Todos los días hablamos del liderazgo, elogiándolo cuando lo encontramos o lamentando su ausencia cuando lo echamos de menos. Nos quejamos de que no hay líderes y añoramos tiempos en los que supuestamente sí que los había. En el sentir general, véase la crisis del euro, muchos dirigentes tienden a ser caracterizados como miopes sin escrúpulos dominados por la búsqueda del rédito político a corto plazo. Los políticos no es que ayuden mucho, pues se llenan la boca hablando todo el día del interés general, como si fuera tan fácil identificarlo. Lo que es peor, al insistir tanto en sus nobles y altruistas motivos terminan por convencernos de que defender los intereses de aquellos que les han votado es algo sucio e innoble que debe ser ocultado.

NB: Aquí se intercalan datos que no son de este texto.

`src/rtl/seg14_pattern_decoder.sv`:
```
// Recovers 4-bit letter codes from active-low 14-segment patterns, buffers them in a
// small FIFO behind valid/ready, and flags every completed "NTHUEE" word.
module seg14_pattern_decoder #(
  parameter int DEPTH = 4,
  parameter int CNT_W = 8
) (
  input  logic             clk,
  input  logic             rst,
  input  logic [14:0]      pattern_in,
  input  logic             pattern_valid,
  output logic             pattern_ready,
  output logic [3:0]       code_out,
  output logic             code_valid,
  input  logic             code_ready,
  output logic             word_match,
  output logic [CNT_W-1:0] match_cnt,
  output logic [CNT_W-1:0] err_cnt,
  output logic             err_flag
);

  localparam int AW = $clog2(DEPTH);

  typedef enum logic [2:0] {S0, S1, S2, S3, S4, S5} state_t;

  function automatic logic [3:0] decode_pattern(input logic [14:0] p);
    case (p)
      15'b100100110111101: decode_pattern = 4'd0;
      15'b011111111011011: decode_pattern = 4'd1;
      15'b100100001111111: decode_pattern = 4'd2;
      15'b100000111111111: decode_pattern = 4'd3;
      15'b011000001111111: decode_pattern = 4'd4;
      15'b111111111111111: decode_pattern = 4'd15;
      default:             decode_pattern = 4'd14;
    endcase
  endfunction

  logic [3:0]       mem_q [DEPTH];
  logic [AW:0]      wr_ptr_q, wr_ptr_d, rd_ptr_q, rd_ptr_d;
  logic [3:0]       head_q, head_d;
  state_t           state_q, state_d;
  logic             word_match_q, word_match_d;
  logic [CNT_W-1:0] match_cnt_q, match_cnt_d;
  logic [CNT_W-1:0] err_cnt_q, err_cnt_d;
  logic             err_flag_q, err_flag_d;

  logic        fifo_full_s, fifo_empty_s, push_s, pop_s;
  logic [3:0]  dec_s, exp_code_s;
  logic [AW:0] count_s, count_after_pop_s;
  state_t      adv_state_s;

  assign dec_s        = decode_pattern(pattern_in);
  assign fifo_empty_s = (wr_ptr_q == rd_ptr_q);
  assign fifo_full_s  = (wr_ptr_q[AW-1:0] == rd_ptr_q[AW-1:0]) && (wr_ptr_q[AW] != rd_ptr_q[AW]);
  assign push_s       = pattern_valid && !fifo_full_s;
  assign pop_s        = !fifo_empty_s && code_ready;
  assign count_s           = wr_ptr_q - rd_ptr_q;
  assign count_after_pop_s = count_s - (AW + 1)'(pop_s);

  // Head register tracks the entry that will be at the FIFO head after this edge.
  always_comb begin
    wr_ptr_d = wr_ptr_q + (AW + 1)'(push_s);
    rd_ptr_d = rd_ptr_q + (AW + 1)'(pop_s);
    head_d   = head_q;
    if (push_s && (count_after_pop_s == '0)) begin
      head_d = dec_s;
    end else if (wr_ptr_d != rd_ptr_d) begin
      head_d = mem_q[rd_ptr_d[AW-1:0]];
    end else begin
      head_d = head_q;
    end
  end

  always_comb begin
    err_cnt_d  = err_cnt_q;
    err_flag_d = err_flag_q;
    if (push_s && (dec_s == 4'd14)) begin
      err_flag_d = 1'b1;
      if (err_cnt_q != {CNT_W{1'b1}}) begin
        err_cnt_d = err_cnt_q + CNT_W'(1);
      end else begin
        err_cnt_d = err_cnt_q;
      end
    end else begin
      err_flag_d = err_flag_q;
    end
  end

  // Recogniser: expected code and successor for each partial-match state.
  always_comb begin
    state_d      = state_q;
    word_match_d = 1'b0;
    exp_code_s   = 4'd0;
    adv_state_s  = S1;
    case (state_q)
      S0:      begin exp_code_s = 4'd0; adv_state_s = S1; end
      S1:      begin exp_code_s = 4'd1; adv_state_s = S2; end
      S2:      begin exp_code_s = 4'd2; adv_state_s = S3; end
      S3:      begin exp_code_s = 4'd3; adv_state_s = S4; end
      S4:      begin exp_code_s = 4'd4; adv_state_s = S5; end
      S5:      begin exp_code_s = 4'd4; adv_state_s = S0; end
      default: begin exp_code_s = 4'd0; adv_state_s = S1; end
    endcase
    if (push_s) begin
      if (dec_s == exp_code_s) begin
        state_d      = adv_state_s;
        word_match_d = (state_q == S5);
      end else if (dec_s == 4'd0) begin
        state_d = S1;
      end else begin
        state_d = S0;
      end
    end else begin
      state_d = state_q;
    end
    match_cnt_d = match_cnt_q + CNT_W'(word_match_d);
  end

  always_ff @(posedge clk) begin
    if (push_s) begin
      mem_q[wr_ptr_q[AW-1:0]] <= dec_s;
    end
  end

  always_ff @(posedge clk) begin
    if (rst) begin
      wr_ptr_q     <= '0;
      rd_ptr_q     <= '0;
      head_q       <= 4'd15;
      state_q      <= S0;
      word_match_q <= 1'b0;
      match_cnt_q  <= '0;
      err_cnt_q    <= '0;
      err_flag_q   <= 1'b0;
    end else begin
      wr_ptr_q     <= wr_ptr_d;
      rd_ptr_q     <= rd_ptr_d;
      head_q       <= head_d;
      state_q      <= state_d;
      word_match_q <= word_match_d;
      match_cnt_q  <= match_cnt_d;
      err_cnt_q    <= err_cnt_d;
      err_flag_q   <= err_flag_d;
    end
  end

  assign pattern_ready = !fifo_full_s;
  assign code_valid    = !fifo_empty_s;
  assign code_out      = head_q;
  assign word_match    = word_match_q;
  assign match_cnt     = match_cnt_q;
  assign err_cnt       = err_cnt_q;
  assign err_flag      = err_flag_q;

endmodule

```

Criticamos a Merkel, pero sus dudas sobre si mandar a Grecia al cuerno son mayoritarias en Alemania

La realidad es que sabemos muy poco sobre el liderazgo, demasiado poco teniendo en cuenta su importancia. Una gran parte de nuestra ignorancia se debe a que nos adentramos en terrenos psicológicos, o incluso psicopatológicos. Desde luego que los líderes no están hechos de la misma madera que nosotros: cuenta Churchill en sus memorias que no dejó de dormir a pierna suelta ni una sola noche de toda la II Guerra Mundial. En la imaginación colectiva, Churchill representa la quintaesencia del líder, pero cuesta imaginar cómo podría nadie conciliar el sueño la víspera del Día D sabiendo que miles de los jóvenes embarcados rumbo a Normandía morirían al día siguiente.

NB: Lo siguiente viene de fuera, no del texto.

### src/rtl/axi_reg_bridge.sv
// axi_reg_bridge: AXI4-Lite slave that serialises CPU register accesses into
// single-cycle register bus strobes. One access in flight at a time.
// Ports:
//   clk, reset                : clock, synchronous active-high reset
//   s_aw*/s_w*/s_b*           : AXI4-Lite write address/data/response channels
//   s_ar*/s_r*                : AXI4-Lite read address/data channels
//   raddr, rd, rdata          : register bus read (rdata returned by block)
//   waddr, wr, wdata          : register bus write
module axi_reg_bridge #(
   parameter int unsigned AWIDTH = 2,
   parameter int unsigned DWIDTH = 32
) (
   input  logic              clk,
   input  logic              reset,
   input  logic [AWIDTH+1:0] s_awaddr,
   input  logic              s_awvalid,
   output logic              s_awready,
   input  logic [DWIDTH-1:0] s_wdata,
   input  logic [3:0]        s_wstrb,
   input  logic              s_wvalid,
   output logic              s_wready,
   output logic [1:0]        s_bresp,
   output logic              s_bvalid,
   input  logic              s_bready,
   input  logic [AWIDTH+1:0] s_araddr,
   input  logic              s_arvalid,
   output logic              s_arready,
   output logic [DWIDTH-1:0] s_rdata,
   output logic [1:0]        s_rresp,
   output logic              s_rvalid,
   input  logic              s_rready,
   output logic [AWIDTH-1:0] raddr,
   output logic [AWIDTH-1:0] waddr,
   output logic              rd,
   output logic              wr,
   output logic [DWIDTH-1:0] wdata,
   input  logic [DWIDTH-1:0] rdata
);

   localparam logic [2:0] ST_IDLE     = 3'd0;
   localparam logic [2:0] ST_RD_ISSUE = 3'd1;
   localparam logic [2:0] ST_RD_WAIT  = 3'd2;
   localparam logic [2:0] ST_RD_RESP  = 3'd3;
   localparam logic [2:0] ST_WR_ISSUE = 3'd4;
   localparam logic [2:0] ST_WR_RESP  = 3'd5;

   logic [2:0] state;
   logic [2:0] state_nxt;
   logic       ar_full;
   logic       aw_full;
   logic       w_full;
   logic [3:0] w_strb;
   logic       last_wr;
   logic       wr_pend;
   logic       ar_hs;
   logic       aw_hs;
   logic       w_hs;
   logic       unused_ok;

   // Byte-offset bits carry no meaning on a word-wide register bus.
   assign unused_ok = ^{s_awaddr[1:0], s_araddr[1:0]};

   assign s_arready = !ar_full && !reset;
   assign s_awready = !aw_full && !reset;
   assign s_wready  = !w_full  && !reset;
   assign ar_hs     = s_arvalid && s_arready;
   assign aw_hs     = s_awvalid && s_awready;
   assign w_hs      = s_wvalid  && s_wready;
   assign wr_pend   = aw_full && w_full;

   // Strobes and valids decoded from state, suppressed while in reset.
   assign rd       = (state == ST_RD_ISSUE) && !reset;
   assign wr       = (state == ST_WR_ISSUE) && (w_strb == 4'hF) && !reset;
   assign s_rvalid = (state == ST_RD_RESP) && !reset;
   assign s_bvalid = (state == ST_WR_RESP) && !reset;
   assign s_rresp  = 2'b00;

   // State register.
   always_ff @(posedge clk) begin
      if (reset) state <= ST_IDLE;
      else       state <= state_nxt;
   end

   // Next-state logic; on a tie the type not served last wins.
   always_comb begin
      state_nxt = state;
      case (state)
         ST_IDLE: begin
            if (ar_full && wr_pend) state_nxt = last_wr ? ST_RD_ISSUE : ST_WR_ISSUE;
            else if (ar_full)       state_nxt = ST_RD_ISSUE;
            else if (wr_pend)       state_nxt = ST_WR_ISSUE;
         end
         ST_RD_ISSUE: state_nxt = ST_RD_WAIT;
         ST_RD_WAIT:  state_nxt = ST_RD_RESP;
         ST_RD_RESP:  if (s_rready) state_nxt = ST_IDLE;
         ST_WR_ISSUE: state_nxt = ST_WR_RESP;
         ST_WR_RESP:  if (s_bready) state_nxt = ST_IDLE;
         default:     state_nxt = ST_IDLE;
      endcase
   end

   // Holding registers, response payloads and arbitration history.
   always_ff @(posedge clk) begin
      if (reset) begin
         ar_full <= 1'b0;
         aw_full <= 1'b0;
         w_full  <= 1'b0;
         w_strb  <= 4'h0;
         raddr   <= '0;
         waddr   <= '0;
         wdata   <= '0;
         s_rdata <= '0;
         s_bresp <= 2'b00;
         last_wr <= 1'b0;
      end else begin
         if (ar_hs) begin
            ar_full <= 1'b1;
            raddr   <= s_araddr[AWIDTH+1:2];
         end else if ((state == ST_RD_RESP) && s_rready) begin
            ar_full <= 1'b0;
         end

         if (aw_hs) begin
            aw_full <= 1'b1;
            waddr   <= s_awaddr[AWIDTH+1:2];
         end else if ((state == ST_WR_RESP) && s_bready) begin
            aw_full <= 1'b0;
         end

         if (w_hs) begin
            w_full <= 1'b1;
            wdata  <= s_wdata;
            w_strb <= s_wstrb;
         end else if ((state == ST_WR_RESP) && s_bready) begin
            w_full <= 1'b0;
         end

         if (state == ST_RD_WAIT) s_rdata <= rdata;

         // Partial-strobe writes are refused rather than read-modify-written.
         if (state == ST_WR_ISSUE) s_bresp <= (w_strb == 4'hF) ? 2'b00 : 2'b10;

         if ((state == ST_IDLE) && (state_nxt == ST_WR_ISSUE)) last_wr <= 1'b1;
         if ((state == ST_IDLE) && (state_nxt == ST_RD_ISSUE)) last_wr <= 1'b0;
      end
   end

endmodule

¿Es esa capacidad de disociación moral una virtud o un trastorno de la personalidad? Es difícil de saber. Lo cierto es que desde las observaciones clásicas de Max Weber sobre el liderazgo carismático y de Harold Lasswell sobre la relación entre la inseguridad personal y la agresividad militar de los dictadores no es que hayamos avanzado mucho. Por tanto, aunque parece que la psicología tiene una parte de la explicación, los psicólogos no parecen haber dado con ella.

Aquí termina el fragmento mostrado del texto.